Click here to read his full report.
Meanwhile, the school has always claimed that it does not force the Muslim students to attend church services in the school, in a statement credited to the Vice Chancellor of the school, Professor Samuel Ekundayo Alao, that appeared in an interview he granted a newspaper outfit of the school, Adeleke Star, in its November 18, 2019, edition, he said, ‘such malicious rumour cannot be spread by Muslim students in the institution who are enjoying the freedom to practice their religion and other benevolent acts of the institution.’ The newspaper also alluded to him as saying that the large number of students in the school are well treated.

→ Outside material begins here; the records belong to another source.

## config.mk

```make
export PLATFORM = sky130hd
export DESIGN_NAME = mft_top
export DESIGN_NICKNAME = d
export VERILOG_FILES = /design/src/verilog/mft_pkg.sv /design/src/verilog/mft_sync.sv /design/src/verilog/mft_prescaler.sv /design/src/verilog/mft_top.sv
export SDC_FILE = /design/constraint.sdc
export NUM_CORES = 1
export LEC_CHECK = 0
export CAP_MARGIN = 0
export CORE_ASPECT_RATIO = 0.5
export CORE_UTILIZATION = 35
export CTS_BUF_LIST = sky130_fd_sc_hd__clkbuf_16
export CTS_CLUSTER_SIZE = 20
export DETAILED_ROUTE_END_ITERATION = 7
export DONT_BUFFER_PORTS = 1
export GPL_ROUTABILITY_DRIVEN = 0
export HOLD_SLACK_MARGIN = 0.06
export PLACE_DENSITY = 0.58
export SKIP_CTS_REPAIR_TIMING = 1
export SYNTH_ARGS = -nofsm -noshare
export SYNTH_HDL_FRONTEND = slang
export SYNTH_SLANG_ARGS = --single-unit
```

## constraint.sdc

```tcl
create_clock -name clock -period 5.3 [get_ports clock]
set_input_delay 0 -clock clock [delete_from_list [all_inputs] [get_ports clock]]
set_output_delay 0 -clock clock [all_outputs]
set_load 0.03 [all_outputs]
```

## src/verilog/mft_pkg.sv

```systemverilog
package mft_pkg;

  // ----------------------------------------------------------------
  // channel counts and counter values
  // ----------------------------------------------------------------
  localparam int NA = 2;
  localparam int NB = 3;
  localparam logic [15:0] CNT_RST = 16'h0000;
  localparam logic [15:0] CNT_ONE = 16'h0001;
  localparam logic [15:0] PER16_M1 = 16'hFFFE;
  localparam logic [15:0] PER8_M1 = 16'h00FE;
  localparam logic [7:0] PRE_ZERO = 8'h00;
  localparam logic [7:0] PRE_ONE = 8'h01;
  // value returned for a modulator channel read; it is arbitrary
  localparam logic [15:0] PWM_RD_VAL = 16'h0000;

  // ----------------------------------------------------------------
  // selector codes
  // ----------------------------------------------------------------
  localparam logic [1:0] SRC_DIV1 = 2'h0;
  localparam logic [1:0] SRC_DIV8 = 2'h1;
  localparam logic [1:0] SRC_DIV32 = 2'h2;
  localparam logic [1:0] SRC_SUB32 = 2'h3;
  localparam logic [1:0] TB_TIMER = 2'h0;
  localparam logic [1:0] TB_EVENT = 2'h1;
  localparam logic [1:0] TB_MEAS = 2'h2;
  localparam logic [1:0] EDGE_FALL = 2'h0;
  localparam logic [1:0] EDGE_RISE = 2'h1;
  localparam logic [1:0] EDGE_BOTH = 2'h2;
  localparam logic [2:0] DIV8_LAST = 3'h7;
  localparam logic [4:0] DIV32_LAST = 5'h1F;
  localparam logic [4:0] DIV_ONE = 5'h01;

  // ----------------------------------------------------------------
  // types
  // ----------------------------------------------------------------
  typedef enum logic {ST_STOP = 1'b0, ST_RUN = 1'b1} mft_state_t;

  typedef struct packed {
    logic div1;
    logic div8;
    logic div32;
    logic sub32;
  } mft_ticks_t;

  typedef struct packed {
    logic [1:0] src;
    logic mode8;
    logic trig_en;
  } mft_pwm_cfg_t;

  typedef struct packed {
    logic [1:0] mode;
    logic [1:0] src;
    logic [1:0] edge_sel;
    logic ev_neigh;
  } mft_tb_cfg_t;

  function automatic logic pick_tick(input mft_ticks_t t, input logic [1:0] s);
    case (s)
      SRC_DIV1: pick_tick = t.div1;
      SRC_DIV8: pick_tick = t.div8;
      SRC_DIV32: pick_tick = t.div32;
      SRC_SUB32: pick_tick = t.sub32;
      default: pick_tick = 1'b0;
    endcase
  endfunction

endpackage

```

## src/verilog/mft_sync.sv

```systemverilog
`timescale 1ns/10ps
`default_nettype none
module mft_sync #(
  parameter int W = 1
) (
  input wire logic clock,
  input wire logic nrst,
  input wire logic [W-1:0] pin,
  output logic [W-1:0] level,
  output logic [W-1:0] rise,
  output logic [W-1:0] fall
);
  import mft_pkg::*;

  logic [W-1:0] s1_q, s2_q, s3_q;

  always_ff @(posedge clock) begin
    if (!nrst) begin
      s1_q <= '0;
      s2_q <= '0;
      s3_q <= '0;
    end else begin
      s1_q <= pin;
      s2_q <= s1_q;
      s3_q <= s2_q;
    end
  end

  // only the second and third stages feed logic
  assign level = s2_q;
  assign rise = s2_q & ~s3_q;
  assign fall = ~s2_q & s3_q;

endmodule
`default_nettype wire

```

## src/verilog/mft_prescaler.sv

```systemverilog
`timescale 1ns/10ps
`default_nettype none
module mft_prescaler (
  input wire logic clock,
  input wire logic nrst,
  input wire logic sub_rise,
  output mft_pkg::mft_ticks_t ticks
);
  import mft_pkg::*;

  logic [4:0] div_q, div_d, sub_q, sub_d;
  mft_ticks_t tk_q, tk_d;

  always_comb begin
    div_d = div_q + DIV_ONE;
    sub_d = sub_rise ? sub_q + DIV_ONE : sub_q;
    tk_d.div1 = 1'b1;
    tk_d.div8 = (div_q[2:0] == DIV8_LAST);
    tk_d.div32 = (div_q == DIV32_LAST);
    tk_d.sub32 = sub_rise && (sub_q == DIV32_LAST);
  end

  always_ff @(posedge clock) begin
    if (!nrst) begin
      div_q <= 5'h00;
      sub_q <= 5'h00;
      tk_q <= '0;
    end else begin
      div_q <= div_d;
      sub_q <= sub_d;
      tk_q <= tk_d;
    end
  end

  assign ticks = tk_q;

endmodule
`default_nettype wire

```

## src/verilog/mft_top.sv

```systemverilog
`timescale 1ns/10ps
`default_nettype none
// Notes on behaviour
// - modulator counts down on selected prescaled clock
// - modulator reloads at rising output edge
// - triggers ignored while modulator counts
// - 16-bit: high n, period 65535
// - 8-bit: high n times (m+1)
// - 8-bit: period 255 times (m+1)
// - start on flag, also needing a trigger when trig_en is set, stop on clear
// - modulator interrupt on output falling while running; a stop raises none
// - modulators only on channels two, three
// - modulator read returns fixed meaningless value
// - stopped write loads counter, else reload
// - counter b mode from two bits
// - timer mode counts clock, pin stays port
// - underflow reloads, continues, raises interrupt
// - underflow rate source over n plus one
// - counter b runs while start flag set, in timer or event mode only
// - event mode counts pin or neighbour underflow
// - pin edge polarity selectable rise fall both
// - counter b read gives live count
// - counter b stopped write loads both
module mft_top (
  input wire logic clock,
  input wire logic nrst,
  input wire logic subclk_pin,
  input wire logic [15:0] wdata,
  input wire logic [mft_pkg::NA-1:0] start_a,
  input wire logic [mft_pkg::NA-1:0] trig_a,
  input wire logic [mft_pkg::NA-1:0] wr_a,
  input wire mft_pkg::mft_pwm_cfg_t [mft_pkg::NA-1:0] pwm_cfg,
  input wire logic [mft_pkg::NB-1:0] start_b,
  input wire logic [mft_pkg::NB-1:0] wr_b,
  input wire mft_pkg::mft_tb_cfg_t [mft_pkg::NB-1:0] tb_cfg,
  input wire logic [mft_pkg::NB-1:0] counter_b_input_pin,
  output logic pwm_ch2_output_pin,
  output logic pwm_ch3_output_pin,
  output logic [mft_pkg::NA-1:0] irq_a,
  output logic [mft_pkg::NA-1:0][15:0] pwm_rdata,
  output logic [mft_pkg::NB-1:0] irq_b,
  output logic [mft_pkg::NB-1:0][15:0] tb_count,
  output logic [mft_pkg::NB-1:0] counter_b_pin_level
);
  import mft_pkg::*;

  // ----------------------------------------------------------------
  // clock sources and pin synchronisers
  // ----------------------------------------------------------------
  mft_ticks_t ticks;
  logic sub_rise;
  logic [NB-1:0] pin_rise, pin_fall;

  mft_sync #(
    .W(1)
  ) u_sub_sync (
    .clock(clock),
    .nrst(nrst),
    .pin(subclk_pin),
    .level(),
    .rise(sub_rise),
    .fall()
  );

  mft_sync #(
    .W(NB)
  ) u_pin_sync (
    .clock(clock),
    .nrst(nrst),
    .pin(counter_b_input_pin),
    .level(counter_b_pin_level),
    .rise(pin_rise),
    .fall(pin_fall)
  );

  mft_prescaler u_presc (
    .clock(clock),
    .nrst(nrst),
    .sub_rise(sub_rise),
    .ticks(ticks)
  );

  // ----------------------------------------------------------------
  // modulator channel state
  // ----------------------------------------------------------------
  mft_state_t [NA-1:0] a_st_q, a_st_d;
  logic [NA-1:0][15:0] a_rel_q, a_rel_d;
  logic [NA-1:0][15:0] a_cur_q, a_cur_d;
  logic [NA-1:0][15:0] a_cnt_q, a_cnt_d;
  logic [NA-1:0][7:0] a_pre_q, a_pre_d;
  logic [NA-1:0] a_out_q, a_out_d;
  logic [NA-1:0] a_irq_q, a_irq_d;
  logic [NA-1:0][15:0] a_per, a_el, a_n;
  logic [NA-1:0] a_tick;

  // ----------------------------------------------------------------
  // modulator next state
  // ----------------------------------------------------------------
  // cnt walks the period down to zero; the output is high while the
  // steps already taken are fewer than n, so high time and period
  // come from one counter and cannot drift apart.
  always_comb begin
    for (int i = 0; i < NA; i++) begin
      a_per[i] = pwm_cfg[i].mode8 ? PER8_M1 : PER16_M1;
      a_tick[i] = pick_tick(ticks, pwm_cfg[i].src);
      a_st_d[i] = a_st_q[i];
      a_rel_d[i] = a_rel_q[i];
      a_cur_d[i] = a_cur_q[i];
      a_cnt_d[i] = a_cnt_q[i];
      a_pre_d[i] = a_pre_q[i];
      if (wr_a[i]) begin
        a_rel_d[i] = wdata;
        if (a_st_q[i] == ST_STOP) begin
          a_cur_d[i] = wdata;
        end
      end
      case (a_st_q[i])
        ST_STOP: begin
          if (start_a[i] && (!pwm_cfg[i].trig_en || trig_a[i])) begin
            a_st_d[i] = ST_RUN;
            a_cnt_d[i] = a_per[i];
            a_pre_d[i] = a_cur_d[i][7:0];
          end
        end
        ST_RUN: begin
          // trig_a is not looked at here at all
          if (!start_a[i]) begin
            a_st_d[i] = ST_STOP;
          end else if (a_tick[i]) begin
            if (pwm_cfg[i].mode8 && (a_pre_q[i] != PRE_ZERO)) begin
              a_pre_d[i] = a_pre_q[i] - PRE_ONE;
            end else if (a_cnt_q[i] == CNT_RST) begin
              a_cur_d[i] = a_rel_q[i];
              a_cnt_d[i] = a_per[i];
              a_pre_d[i] = a_rel_q[i][7:0];
            end else begin
              a_cnt_d[i] = a_cnt_q[i] - CNT_ONE;
              a_pre_d[i] = a_cur_q[i][7:0];
            end
          end
        end
        default: begin
          a_st_d[i] = ST_STOP;
        end
      endcase
      a_el[i] = a_per[i] - a_cnt_d[i];
      a_n[i] = pwm_cfg[i].mode8 ? {8'h00, a_cur_d[i][15:8]} : a_cur_d[i];
      a_out_d[i] = (a_st_d[i] == ST_RUN) && (a_el[i] < a_n[i]);
      // a stop is not a pulse end, so it raises no request
      a_irq_d[i] = a_out_q[i] && !a_out_d[i] && (a_st_d[i] == ST_RUN);
    end
  end

  always_ff @(posedge clock) begin
    if (!nrst) begin
      for (int i = 0; i < NA; i++) begin
        a_st_q[i] <= ST_STOP;
        a_rel_q[i] <= CNT_RST;
        a_cur_q[i] <= CNT_RST;
        a_cnt_q[i] <= CNT_RST;
        a_pre_q[i] <= PRE_ZERO;
      end
      a_out_q <= '0;
      a_irq_q <= '0;
    end else begin
      a_st_q <= a_st_d;
      a_rel_q <= a_rel_d;
      a_cur_q <= a_cur_d;
      a_cnt_q <= a_cnt_d;
      a_pre_q <= a_pre_d;
      a_out_q <= a_out_d;
      a_irq_q <= a_irq_d;
    end
  end

  // ----------------------------------------------------------------
  // counter b channel state
  // ----------------------------------------------------------------
  mft_state_t [NB-1:0] b_st_q, b_st_d;
  logic [NB-1:0][15:0] b_rel_q, b_rel_d;
  logic [NB-1:0][15:0] b_cnt_q, b_cnt_d;
  logic [NB-1:0] b_uf_q, b_uf_d;
  logic [NB-1:0] b_pin_ev, b_ev, b_counting;

  // ----------------------------------------------------------------
  // counter b next state
  // ----------------------------------------------------------------
  // the neighbour of channel i is channel i-1 (0 takes the last one);
  // its underflow is seen one cycle late, which keeps the chain free
  // of combinational loops.
  always_comb begin
    for (int i = 0; i < NB; i++) begin
      b_counting[i] = (tb_cfg[i].mode == TB_TIMER) || (tb_cfg[i].mode == TB_EVENT);
      case (tb_cfg[i].edge_sel)
        EDGE_FALL: b_pin_ev[i] = pin_fall[i];
        EDGE_RISE: b_pin_ev[i] = pin_rise[i];
        EDGE_BOTH: b_pin_ev[i] = pin_rise[i] | pin_fall[i];
        default: b_pin_ev[i] = 1'b0;
      endcase
      case (tb_cfg[i].mode)
        TB_TIMER: b_ev[i] = pick_tick(ticks, tb_cfg[i].src);
        TB_EVENT: begin
          if (tb_cfg[i].ev_neigh) begin
            b_ev[i] = b_uf_q[(i + NB - 1) % NB];
          end else begin
            b_ev[i] = b_pin_ev[i];
          end
        end
        default: b_ev[i] = 1'b0;
      endcase
      b_st_d[i] = b_st_q[i];
      b_rel_d[i] = b_rel_q[i];
      b_cnt_d[i] = b_cnt_q[i];
      b_uf_d[i] = 1'b0;
      if (wr_b[i]) begin
        b_rel_d[i] = wdata;
        if (b_st_q[i] == ST_STOP) begin
          b_cnt_d[i] = wdata;
        end
      end
      case (b_st_q[i])
        ST_STOP: begin
          if (start_b[i] && b_counting[i]) begin
            b_st_d[i] = ST_RUN;
          end
        end
        ST_RUN: begin
          if (!start_b[i] || !b_counting[i]) begin
            b_st_d[i] = ST_STOP;
          end else if (b_ev[i]) begin
            if (b_cnt_q[i] == CNT_RST) begin
              // n+1 events per underflow: n down to zero inclusive
              b_cnt_d[i] = b_rel_q[i];
              b_uf_d[i] = 1'b1;
            end else begin
              b_cnt_d[i] = b_cnt_q[i] - CNT_ONE;
            end
          end
        end
        default: begin
          b_st_d[i] = ST_STOP;
        end
      endcase
    end
  end

  always_ff @(posedge clock) begin
    if (!nrst) begin
      for (int i = 0; i < NB; i++) begin
        b_st_q[i] <= ST_STOP;
        b_rel_q[i] <= CNT_RST;
        b_cnt_q[i] <= CNT_RST;
      end
      b_uf_q <= '0;
    end else begin
      b_st_q <= b_st_d;
      b_rel_q <= b_rel_d;
      b_cnt_q <= b_cnt_d;
      b_uf_q <= b_uf_d;
    end
  end

  // ----------------------------------------------------------------
  // outputs
  // ----------------------------------------------------------------
  assign pwm_ch2_output_pin = a_out_q[0];
  assign pwm_ch3_output_pin = a_out_q[1];
  assign irq_a = a_irq_q;
  assign irq_b = b_uf_q;
  assign tb_count = b_cnt_q;

  // the live modulator count is deliberately hidden
  always_comb begin
    for (int i = 0; i < NA; i++) begin
      pwm_rdata[i] = PWM_RD_VAL;
    end
  end

endmodule
`default_nettype wire

```

==> results.ini <==
[timing]
setup_viol=0
drv_slew=0
max-slew-margin-rel=0.254
fin_skew_ps=18.0
fmaxAchievable_mhz=199
fin_crit_sh=0.950
finalHoldViolations=1
timing.hold.ws_ps=-19.4
finalCriticalPeriod_ps=5040
worst_pin_slew_ps=1120

[layout]
final_area_sq_um=17700
layoutNonFillerInstCount=2508
layout-drive-gt1-share=0.124
syn2layout_area_growth_pct=14.6
finish.utilization=0.413
nets=2034

[floorplanning]
core_sq_um=42700
io_pins=153
start_util=0.361
fp.dieH_microns=150
die_x_microns=299
dieArea_sq_um=44900
rows=53

[outcome]
status=finished, violations left
violations=hold timing

[detailed_routing]
viasPerCell=5.37
routed_wl_mm=45.6
drt_iter0_markers=866
postRouteAntennaNets=0
wl_per_cell_microns=18.2
vias=13470
drc=0
first_pass_iters=7

[critical_path]
crit_path_start_kind=register
rr_endpoint=irq_a[0]
crit_path_max_fanout=11
arrival_ps=5480
r2r_cells=21
startpoint=a_pre_q[1]
r2r_slack_ps=260
required_ps=5740
reg2reg_from=a_pre_q[1]
worstSetupPathType=register to register
cp-endpoint=irq_a[0]
setup.worst_path.end_class=register

[logic_synthesis]
yosysMostFrequentCell=nor2_1
yosysTopAreaCellShare=0.320
synth_cells=1892
synth_common_cells=nor2_1, dfxtp_1, nand2_1, mux2i_1
async_flop_share=0
synth_cell_types=85
ys.flop_type=dfxtp_1
synth_enable_flop_cells=0
ys_seq_elements=246
yosysWarnings=0
seq_area_frac_synth=0.320
synth_area_leaders=dfxtp_1, mux2i_1, nor2_1
post-synth-top-area-cell=dfxtp_1
netlist_area_sq_um=15400
avgSynthCellArea_sq_um=8.14

[clock_network]
clkSinkCount=246
htree_levels=1
clk_pin_slew_ps=70
cts_tree=done
cts.path.max_buffers=3
clock_latency_ps=550
cts_made_buffers=26
cts-root-buf=clkbuf_16

[power_and_ir_drop]
vdd_drop_max_mv=0.197
p_leak_nw=7.35
powerDensity_nw_per_um2=314

[placed_design]
portBuffers=0
placed_area_sq_um=15800
hpwl_mm=30.6
post-place-cells=2387

[worst_hold_path]
min_path_type=primary input to register

[global_route]
grt_usage=0.190
antenna_found_initial=6
first_global_vias=12113
grt_pass1_wl_mm=68.8
grt_remaining_overflow=0
grt_max_degree=130

[run]
maxCapViolCount=0

[metrics by stage]
step	hold WS [ps]	total power [mW]	setup TNS, ps	worst slack, ps
2_1_floorplan	27.7	3.20	0	248
3_3_place_gp	41.0	3.41	0	123
3_5_place_dp	41.6	3.42	0	49.4
4_1_cts	-542	5.43	-20.9	-20.9
5_1_grt	61.0	5.85	-102	-91.8
6_report	-19.4	5.54	0	263
[flip-flops by register name, summed over array words and instances (netlist names)]
name / count
a_cnt_q: 32
a_cur_q: 32
a_out_q: 2
a_pre_q: 16
a_rel_q: 32
a_st_q: 2
b_rel_q: 48
b_st_q: 3
irq_a: 2
irq_b: 3
tb_count: 48
u_pin_sync.level: 3
u_pin_sync.s1_q: 3
u_pin_sync.s3_q: 3
u_presc.div_q: 5
u_presc.sub_q: 5
u_presc.ticks: 4
u_sub_sync.level: 1
u_sub_sync.s1_q: 1
u_sub_sync.s3_q: 1
[critical path, stage by stage, from the launching register on]
cell and delay (ps):
dfxtp_1 330, inv_1 80, ha_2 190, or4b_4 510, o41a_1 390, nor3_2 320, buf_6 210, nand3_1 100
o21ai_0 140, ha_1 230, o2111a_1 260, nand4_1 130, buf_4 170, a21oi_2 210, nor3b_1 90, a311o_1 340
ha_1 200, a21o_1 170, a21o_1 180, a211oi_2 300, o41ai_4 170, and3_1 210
[worst min-delay path by stage]
| stage | from | endpoint | slack, ps | cells after the start |
|---|---|---|---|---|
| after floorplan | nrst | u_presc.ticks[3] | 30 | 0 |
| after global placement | nrst | u_presc.ticks[3] | 40 | 0 |
| after detailed placement | nrst | u_presc.ticks[3] | 40 | 0 |
| after CTS | nrst | u_presc.ticks[3] | -540 | 0 |
| after global routing | pwm_cfg[5] | a_cnt_q[24] | 60 | 5 |
| final | pwm_cfg[5] | a_cnt_q[24] | -20 | 5 |
[layout make-up]
type                            count  area [sq um]
Clock buffer                       27           676
Inverter                           48           185
Antenna cell                        7          17.5
Clock inverter                     21           245
Tap cell                          577           722
Sequential cell                   246          4920
Multi-Input combinational cell   1479          9900
Timing Repair Buffer              103           983
Fill cell                        4357         25100
[cells by family (layout without fill, tap and decap cells)]
group	after synthesis	in the layout	synth area share
compound gates	373	373	0.158
xor+xnor	77	77	0.0438
fa+ha+maj	67	67	0.0544
buf+inv	198	199	0.0587
flops	246	246	0.320
mux	200	200	0.138
other cells	1	39	0.000243
simple gates	730	730	0.227
[layout by cell type, fill, tap and decap left out, types with 31 or more instances in the layout]
master / n
nor2_1: 291
dfxtp_1: 246
nand2_1: 157
mux2i_1: 142
a21oi_1: 97
o21ai_0: 89
ha_1: 66
a211oi_1: 64
dlygate4sd3_1: 56
mux2_2: 53
inv_1: 45
xnor2_1: 44
nor3_1: 42
buf_4: 40
xor2_1: 33
nand3_1: 32
conb_1: 32
and2_1: 31
[power by group]
part | internal, mW | switching, mW
Sequential | 1.97 | 0.179
Clock | 1.14 | 0.847
Combinational | 0.611 | 0.804
[routing by layer]
metal,up-vias,part of all wire,GRT usage
li1,6683,-,-
met1,6436,0.47,0.256
met2,291,0.47,0.325
met3,60,0.037,0.0218
met4,0,0.025,0.0485
met5,-,0,0
(Power assumes the default switching activity.)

Many other Muslim students who do not wish that their names be published for fear of possible backlash from the school authorities have said the VC is being economical with the truth. For instance, some of them cited an instance of forbiddance of observance of Muslim daily prayers in the school. They said attempts to use makeshift places for prayers have always been met with harsh actions from the agents of the school. They say the school only makes a-once-in-a-week political Jumaht attendance at Adeleke mosque in the town, a case of spoiling the students for six days and trying to show the world they are well treated for just a day, this investigation discovers.
It would be recalled that this website carried the story of a female Muslim student who had to leave the university when she was refused the use of Hijab. There are many other cases of Muslim students leaving the school in the face of intimidation.
To an outside world, Adeleke University depicts the look of a secular private university but which findings have shown is doctrinally a Seventh Day Adventist Church University.